If you want a quantity that is of the same type as x, or of type T, even if x is dimensionful, use
oneunit instead.
...
Examples
≡≡≡≡≡≡≡≡≡≡
...
julia> import Dates; one(Dates.Day(1))
1
It also seems consistent with how Unitful handles this
julia> typeof(one(typeof(1.0u"s"))) # Unitful @u_str
Float64
Was the current definition of Base.one here intended to return the dimensioned type?
I wouldn’t mind taking a crack at a PR for this if you’re on board with changing this implementation, but I’d need to spend a little time making sure I understand the surrounding @eval for loop.
Was the current definition of Base.one here intended to return the dimensioned type?
It looks like it returns a quantity with empty units, which is a correct multiplicative identity.
But returning the underlying Real type is also a correct multiplicative identity, is simpler, and allows packages like QuadGK to use one(x) to get the underlying dimensionless scalar type (for which there is currently no other cross-package API). Hence, I would tend to recommend making this change.
Thanks for explaining this. Yes the original implementation of one here was intentionally set to return a dimensionless quantity rather than a scalar, but I am happy to change it.
It does feel a bit strange for one(x) to not return the same type as x but if the Base docstring says so, I guess it’s fine.
Is that all that’s needed to get QuadGK working? We could add an integration test for it.
I’m happy to make the change. But, thinking out loud, I am also worried that design decisions made in Unitful (and propagated to and enforced by dependents) will influence the design of DynamicQuantities, because of network effects like this.
In particular, consider this part of the docstring:
of type T. However, this may not be the case for types representing dimensionful quantities (e.g. time in days), since the multiplicative identity must be dimensionless.
It sounds like this only applies when the type of x stores dimension information. However, here the type of x does not store this information, and a Quantity of the exact same type can be dimensionless (and thus can be a multiplicative identity), so this does not apply. In other words, the same trick to get a dimensionless number from Unitful need not apply here.
What I’m thinking is that this usage of one was described with things like Unitful in mind, where dimensions = type. So while I’m happy to implement it to get things working in the broader ecosystem, I’m not sure it’s actually the most correct way.
But I guess we have to, if it’s a common pattern across packages.

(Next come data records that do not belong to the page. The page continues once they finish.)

--- src/rtl/wb_arb_n.sv ---
// N-channel ibus arbiter: shares one cyc/adr/ack/rdt slave between requesters, holds the
// grant until ack or abort, and forces an error ack when the slave stalls past TIMEOUT.
module wb_arb_n
    import wb_arb_n_pkg::*;
#(
    parameter int             N           = 4,
    parameter int             AW          = 32,
    parameter int             DW          = 32,
    parameter int             ROUND_ROBIN = 1,
    parameter int             TIMEOUT     = 0,
    parameter logic [DW-1:0]  ERR_RDT     = DW'(ARB_ERR_RDT)
) (
    input  logic                  wb_clk,
    input  logic                  wb_rst,
    input  logic [N-1:0]          m_cyc,
    input  logic [N*AW-1:0]       m_adr,
    output logic [N-1:0]          m_ack,
    output logic [N*DW-1:0]       m_rdt,
    output logic                  x_cyc,
    output logic [AW-1:0]         x_adr,
    input  logic                  x_ack,
    input  logic [DW-1:0]         x_rdt,
    output logic [ARB_IDX_W-1:0]  grant,
    output logic                  busy,
    output logic                  timeout
);

    arb_state_e            state_q;
    logic [ARB_IDX_W-1:0]  grant_q;
    logic [ARB_IDX_W-1:0]  ptr_q;
    logic [ARB_CNT_W-1:0]  cnt_q;
    logic                  timeout_q;

    logic [ARB_IDX_W-1:0]  start_d;
    logic                  pick_valid;
    logic [ARB_IDX_W-1:0]  pick_idx;
    logic                  sel_cyc;
    logic [AW-1:0]         sel_adr;
    logic                  busy_w;
    logic                  live;
    logic                  to_hit;
    logic                  slave_ack;
    logic                  to_ack;
    logic                  ack_any;
    logic [DW-1:0]         ack_data;

    assign start_d = wrap_inc(ptr_q, N);

    rr_pick #(.N(N)) u_pick (
        .req   (m_cyc),
        .start (start_d),
        .rr_en (ROUND_ROBIN != 0),
        .valid (pick_valid),
        .idx   (pick_idx)
    );

    always_comb begin
        sel_cyc = 1'b0;
        sel_adr = '0;
        for (int i = 0; i < N; i++) begin
            if (grant_q == 3'(i)) begin
                sel_cyc = m_cyc[i];
                sel_adr = m_adr[i*AW +: AW];
            end
        end
    end

    // A dropped cyc on the granted channel aborts: no ack, real or forced, reaches it.
    assign busy_w    = (state_q == ARB_BUSY);
    assign live      = busy_w & sel_cyc;
    assign to_hit    = (TIMEOUT != 0) && (cnt_q == 16'(TIMEOUT - 1));
    assign slave_ack = live & x_ack;
    assign to_ack    = live & to_hit & ~x_ack;
    assign ack_any   = slave_ack | to_ack;
    assign ack_data  = to_ack ? ERR_RDT : x_rdt;

    assign x_cyc = live & ~to_ack;
    assign x_adr = x_cyc ? sel_adr : '0;

    always_comb begin
        m_ack = '0;
        m_rdt = '0;
        for (int i = 0; i < N; i++) begin
            if (ack_any && grant_q == 3'(i)) begin
                m_ack[i]           = 1'b1;
                m_rdt[i*DW +: DW]  = ack_data;
            end
        end
    end

    // NOTE: sequential state uses non-blocking assignments so every register samples
    // the pre-edge values, independent of statement order.
    always_ff @(posedge wb_clk) begin
        if (wb_rst) begin
            state_q   <= ARB_IDLE;
            grant_q   <= '0;
            ptr_q     <= 3'(N - 1);
            cnt_q     <= '0;
            timeout_q <= 1'b0;
        end else begin
            case (state_q)
                ARB_IDLE: begin
                    if (pick_valid) begin
                        state_q <= ARB_BUSY;
                        grant_q <= pick_idx;
                        ptr_q   <= pick_idx;
                        cnt_q   <= '0;
                    end
                end
                ARB_BUSY: begin
                    cnt_q <= cnt_q + 16'd1;
                    if (to_ack) begin
                        timeout_q <= 1'b1;
                    end
                    if (!sel_cyc || x_ack || to_hit) begin
                        state_q <= ARB_IDLE;
                    end
                end
                default: state_q <= ARB_IDLE;
            endcase
        end
    end

    assign grant   = grant_q;
    assign busy    = busy_w;
    assign timeout = timeout_q;

endmodule
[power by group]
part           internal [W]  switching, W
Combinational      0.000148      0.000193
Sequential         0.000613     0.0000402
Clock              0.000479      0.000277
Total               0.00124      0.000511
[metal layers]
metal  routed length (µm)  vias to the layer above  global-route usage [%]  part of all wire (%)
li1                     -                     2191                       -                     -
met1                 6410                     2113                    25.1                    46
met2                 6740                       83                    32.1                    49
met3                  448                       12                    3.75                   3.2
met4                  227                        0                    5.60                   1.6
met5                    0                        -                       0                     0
==> config.mk <==
export PLATFORM = sky130hd
export DESIGN_NAME = vx_pending_gate
export DESIGN_NICKNAME = d
export VERILOG_FILES = /design/src/rtl/vx_pending_gate_pkg.sv /design/src/rtl/vx_pending_gate_obuf.sv /design/src/rtl/vx_pending_gate.sv
export SDC_FILE = /design/constraint.sdc
export NUM_CORES = 1
export LEC_CHECK = 0
export ABC_CLOCK_PERIOD_IN_PS = 2600
export BUFFER_PORTS_ARGS = -buffer_cell sky130_fd_sc_hd__buf_2
export CAP_MARGIN = 40
export CELL_PAD_IN_SITES_DETAIL_PLACEMENT = 1
export CELL_PAD_IN_SITES_GLOBAL_PLACEMENT = 1
export CORE_MARGIN = 4
export CORE_UTILIZATION = 35
export DETAILED_ROUTE_END_ITERATION = 16
export GPL_ROUTABILITY_DRIVEN = 1
export PLACE_DENSITY = 0.79
export SETUP_SLACK_MARGIN = 0.5
export SLEW_MARGIN = 10
export SYNTH_ARGS = -nofsm -noshare
export SYNTH_HDL_FRONTEND = slang
export SYNTH_SLANG_ARGS = --single-unit
export TNS_END_PERCENT = 100
==> constraint.sdc <==
create_clock -name clk -period 2.6 [get_ports clk]
set_input_delay 0.26 -clock clk [delete_from_list [all_inputs] [get_ports clk]]
set_output_delay 0.26 -clock clk [all_outputs]
set_load 0.02 [all_outputs]
==> src/rtl/vx_pending_gate_pkg.sv <==
// Shared types for the pending-request credit gate.
package vx_pending_gate_pkg;

   typedef enum logic [1:0] {
      GATE_RUN,
      GATE_DRAIN,
      GATE_DONE
   } gate_state_e;

   function automatic int cnt_width(input int max_pending);
      return $clog2(max_pending + 1);
   endfunction

endpackage

==> src/rtl/vx_pending_gate_obuf.sv <==
// One-entry registered output stage: loads on accept, clears when the consumer
// takes it, and a simultaneous load replaces the entry. Valid has async reset, payload does not.
module vx_pending_gate_obuf #(
   parameter int DATAW = 1
) (
   input  logic             clk,
   input  logic             reset,
   input  logic             load,
   input  logic [DATAW-1:0] data_in,
   input  logic             ready_out,
   output logic             valid_out,
   output logic [DATAW-1:0] data_out
);

   logic             valid_q;
   logic [DATAW-1:0] data_q;

   always_ff @(posedge clk or posedge reset) begin
      if (reset) begin
         valid_q <= 1'b0;
      end else if (load) begin
         valid_q <= 1'b1;
      end else if (valid_q && ready_out) begin
         valid_q <= 1'b0;
      end
   end

   always_ff @(posedge clk) begin
      if (load) begin
         data_q <= data_in;
      end
   end

   assign valid_out = valid_q;
   assign data_out  = data_q;

endmodule

==> src/rtl/vx_pending_gate.sv <==
// Credit gate: caps accepted-but-unretired requests at MAX_PENDING, forwards
// them through a one-entry output stage, and drains on a level flush handshake.
module vx_pending_gate
   import vx_pending_gate_pkg::*;
#(
   parameter  int DATAW       = 1,
   parameter  int MAX_PENDING = 4,
   parameter  int DECRW       = 1,
   localparam int CNTW        = cnt_width(MAX_PENDING)
) (
   input  logic             clk,
   input  logic             reset,
   input  logic             req_valid_in,
   input  logic [DATAW-1:0] req_data_in,
   output logic             req_ready_in,
   output logic             req_valid_out,
   output logic [DATAW-1:0] req_data_out,
   input  logic             req_ready_out,
   input  logic [DECRW-1:0] rsp_retire,
   input  logic             flush_req,
   output logic             flush_done,
   output logic [CNTW-1:0]  pending_size,
   output logic             empty,
   output logic             full
);

   localparam int CW1 = CNTW + 1;

   gate_state_e     state;
   gate_state_e     state_n;
   logic [CNTW-1:0] cnt;
   logic            empty_q;
   logic            full_q;
   logic            obuf_valid;
   logic            acc;
   logic [CW1-1:0]  sum;
   logic [CW1-1:0]  cnt_n_wide;
   logic [CNTW-1:0] cnt_n;
   logic            underflow;

   // Reset is folded in so the producer never sees ready while the gate is held.
   assign req_ready_in = ~reset & (state == GATE_RUN) & ~full_q
                         & (~obuf_valid | req_ready_out);
   assign acc = req_valid_in & req_ready_in;

   always_comb begin
      sum        = {1'b0, cnt} + CW1'(acc);
      underflow  = CW1'(rsp_retire) > sum;
      cnt_n_wide = underflow ? '0 : sum - CW1'(rsp_retire);
      cnt_n      = cnt_n_wide[CNTW-1:0];
   end

   always_ff @(posedge clk or posedge reset) begin
      if (reset) begin
         cnt     <= '0;
         empty_q <= 1'b1;
         full_q  <= 1'b0;
         state   <= GATE_RUN;
      end else begin
         cnt     <= cnt_n;
         empty_q <= (cnt_n == '0);
         full_q  <= (cnt_n == CNTW'(MAX_PENDING));
         state   <= state_n;
      end
   end

   // Once draining, the gate always completes to DONE before returning to RUN.
   always_comb begin
      state_n = state;
      case (state)
         GATE_RUN: begin
            if (flush_req) state_n = GATE_DRAIN;
         end
         GATE_DRAIN: begin
            if ((cnt == '0) && !obuf_valid) state_n = GATE_DONE;
         end
         GATE_DONE: begin
            if (!flush_req) state_n = GATE_RUN;
         end
         default: state_n = GATE_RUN;
      endcase
   end

   vx_pending_gate_obuf #(
      .DATAW (DATAW)
   ) u_obuf (
      .clk       (clk),
      .reset     (reset),
      .load      (acc),
      .data_in   (req_data_in),
      .ready_out (req_ready_out),
      .valid_out (obuf_valid),
      .data_out  (req_data_out)
   );

   assign req_valid_out = obuf_valid;
   assign flush_done    = (state == GATE_DONE);
   assign pending_size  = cnt;
   assign empty         = empty_q;
   assign full          = full_q;

   always_ff @(posedge clk) begin
      if (!reset) begin
         assert (!underflow);
         assert (cnt_n_wide <= CW1'(MAX_PENDING));
      end
   end

endmodule
==> run summary <==
The flow ran to the end, and the final reports show no timing, DRC or antenna violations. The number of nets in the layout was 81; the count of flip-flops with a built-in enable after synthesis was 1. The logs give 2320 ps for the signal arrival time at the worst endpoint and 460 MHz for the highest attainable clock frequency. Dividing the detail-routed via count by the number of cells gives 5.06. The shortest period the worst path allows is 2170 ps, and the max-slew violation count is 0. The logs give 260 ps for the latest clock arrival within the worst-skew pair and 430 ps for the register-to-register setup slack. Global route total overflow: 0. In this run the critical register-to-register path is captured at pending_size[2]. The initial utilization of the core area, before any placement, comes to 37.3%.

The post-route netlist has 58.8% of its cells at a drive strength greater than 1. The number of antenna diodes in the final layout is 0. The netlist uses 23 different library cells. Among all flip-flop cells after synthesis, the most frequent one is sky130_fd_sc_hd__dfrtp_1.

The clock share of power was 11.5%. The area share of the largest cell type after synthesis is 35.6%. Cell at the slowest stage of the critical path: sky130_fd_sc_hd__dfrtp_2. The tools report the count of boundary I/O pins as 16. After synthesis, the share of flip-flops with an asynchronous set or reset is 88.9%. The analysis attributes to net switching a power of 0.385 mW. The biggest cell delay along the critical path is 420 ps, and the average wire length per cell after detail routing is 14.0 um. The share of total power dissipated in sequential elements is 29.5%. The number of nets in the synthesized netlist was 55. The average cell area after synthesis was 11.4 um^2; the number of fillers in the final layout was 151. Setup repair after global routing could not meet its margin everywhere. Cell type with the largest total area after synthesis: sky130_fd_sc_hd__dfrtp_1. The number of nets with antenna violations after detailed routing was 0. The floorplan step defined a die boundary enclosing 2070 um^2. The run gives 0.724 as the routability congestion estimate. The tools report the area of the multi-input gates as 334 um^2. The number of antenna violations at the first check in global routing was 0; the setup clock skew after layout was 0.753 ps.

The area of all placed cells without fillers is 758 um^2, and the total routing resource utilization after global routing is 13.5%. In this run the static leakage power is 0.357 nW. The count of unresolved DRC violations after routing is 0. Entering global routing, the biggest net connects 9 pins.

The placed cell area was 674 um^2; the power per cell area was 1250 nW/um^2. After synthesis, flip-flops and latches occupy 47.1% of the total area. The total power of the final layout was 0.951 mW. The number of cells on the worst reg-to-reg path came out at 8. The number of rows in the core area came out at 13. Walking the worst path, the cells encountered are nor4_4 > a21boi_4 > and2_4 > ha_4 > ha_4 > nor3_4 > a21oi_1 > mux2_2. The post-layout instance count excluding filler cells came out at 83. The run gives 420 as the number of vias after detailed routing. The min-delay analysis places its worst path in the category input pin to flip-flop. The die span in x was 45.5 um. Combinational cells account for 59.0% of the total power. The capture endpoint of the worst hold path was u_obuf.data_out. The longest clock path from root to sink contains 2 buffers. CTS saw 9 sinks. Including well taps, the total number of placed cells is 73. The routed design has 1170 um of wire. The first global-routing pass estimated 1890 um of wire.

The internal power of the cells totals 0.566 mW. The count of endpoints failing hold in the final timing report was 0. In this run the worst path has a maximum fanout of 4.

The worst-case IR drop observed on VDD is 608 uV. The kind of end point of the critical path was a flip-flop. The core footprint was 1320 um^2. The critical path is of the flip-flop to flip-flop type.

The count of TritonRoute iterations in the first routing pass is 1. The worst setup path is launched from a flip-flop. The logs give 444 for the via count of the first global-routing pass and 2750 ps for the required time reported for the critical path endpoint. In the final layout, flip-flops and latches occupy 234 um^2. The switching portion of total power was 40.5%; the worst hold path depth was 1. The headroom to the max-slew limit was 77.0%; the deepest level of the CTS H-tree was 1. During synthesis, Yosys emitted a total of 0 warnings. After clock tree synthesis, the clock-pin slew on the worst setup and hold paths is 60 ps. At the pin with the least slew margin, the transition time is 342 ps. The number of setup violations in the final report was 0. The cell sitting at the root of the clock tree is a sky130_fd_sc_hd__clkbuf_4. After synthesis, the cell types taking the most area are sky130_fd_sc_hd__dfrtp_1 (36%), sky130_fd_sc_hd__ha_1 (13%), sky130_fd_sc_hd__edfxtp_1 (6.1%). Cells fill 57.5% of the core in the end. The post-route clock period utilization was 83.5%; the die extent in y was 45.5 um.

Counting every instance in the synthesized netlist gives 43. The synthesized design contains 9 register bits. Setup total negative slack on the finished layout was measured at 0 ps. The number of buffers created by CTS came out at 3. TritonCTS built the clock tree.

The relative area change from synthesis to final layout works out to 54.2%. Most common cell type on the critical path: sky130_fd_sc_hd__ha_4. The worst min-delay path startpoint is req_data_in. Port buffering added 15 buffers. The first routing iteration left 0 violations. For the HPWL after detailed placement, the log shows 891 um.

The tools report the startpoint of the most critical register-to-register path as full. The logs give 0 for the number of maximum-capacitance constraint violations and 492 um^2 for the area of the mapped netlist.
what timing repair did:
item / 4_1_cts / 5_1_grt
hold buffers: 1 / 0
pin swaps: 3 / 4
gates resized for setup: 3 / 0
setup buffers: 3 / 2
endpoints found under the setup margin: 5 / 5
endpoints found under the hold margin: 7 / 0
cell usage after synthesis, types with 2 or more instances:
cell type,instances
sky130_fd_sc_hd__ha_1,5
sky130_fd_sc_hd__mux2i_1,2
sky130_fd_sc_hd__nand3_1,2
sky130_fd_sc_hd__inv_1,6
sky130_fd_sc_hd__a22o_1,2
sky130_fd_sc_hd__nor2_1,3
sky130_fd_sc_hd__dfrtp_1,7
power by group through the flow:
stage	combinational, mW	clock [mW]	sequential (mW)
after CTS	0.551	0.114	0.282
final	0.561	0.110	0.280
after floorplan	0.353	0	0.316
after global placement	0.501	0	0.271
after detailed placement	0.513	0	0.277
after global routing	0.621	0.125	0.288
final cells by class:
type,instances,share of cell area (%)
flip-flops and latches,9,30.9
well taps,15,2.48
multi-input cells,28,44.1
clock buffers,4,3.47
inverters,6,2.97
repair buffers,21,16.2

@stevengj do you know other packages which assume this behavior of one? I’m just wondering if it’s a very common assumption, or if I can keep the current behavior (which feels more correct, as typeof(one(x)) == typeof(x), whereas this would break afterwards), and instead write some extensions. The practical side is that maybe you want to keep the AbstractQuantity container or AbstractDimensions type around, whereas moving to the base value type would lose that.
Maybe another option is to write a promotion rule for Quantity which attempts to convert it to its base value type, but throws a DimensionError if not dimensionless.
Draft in #41. It doesn't currently work, as cachedrule is only implemented for T<:Number, so it can't get to the one anyways.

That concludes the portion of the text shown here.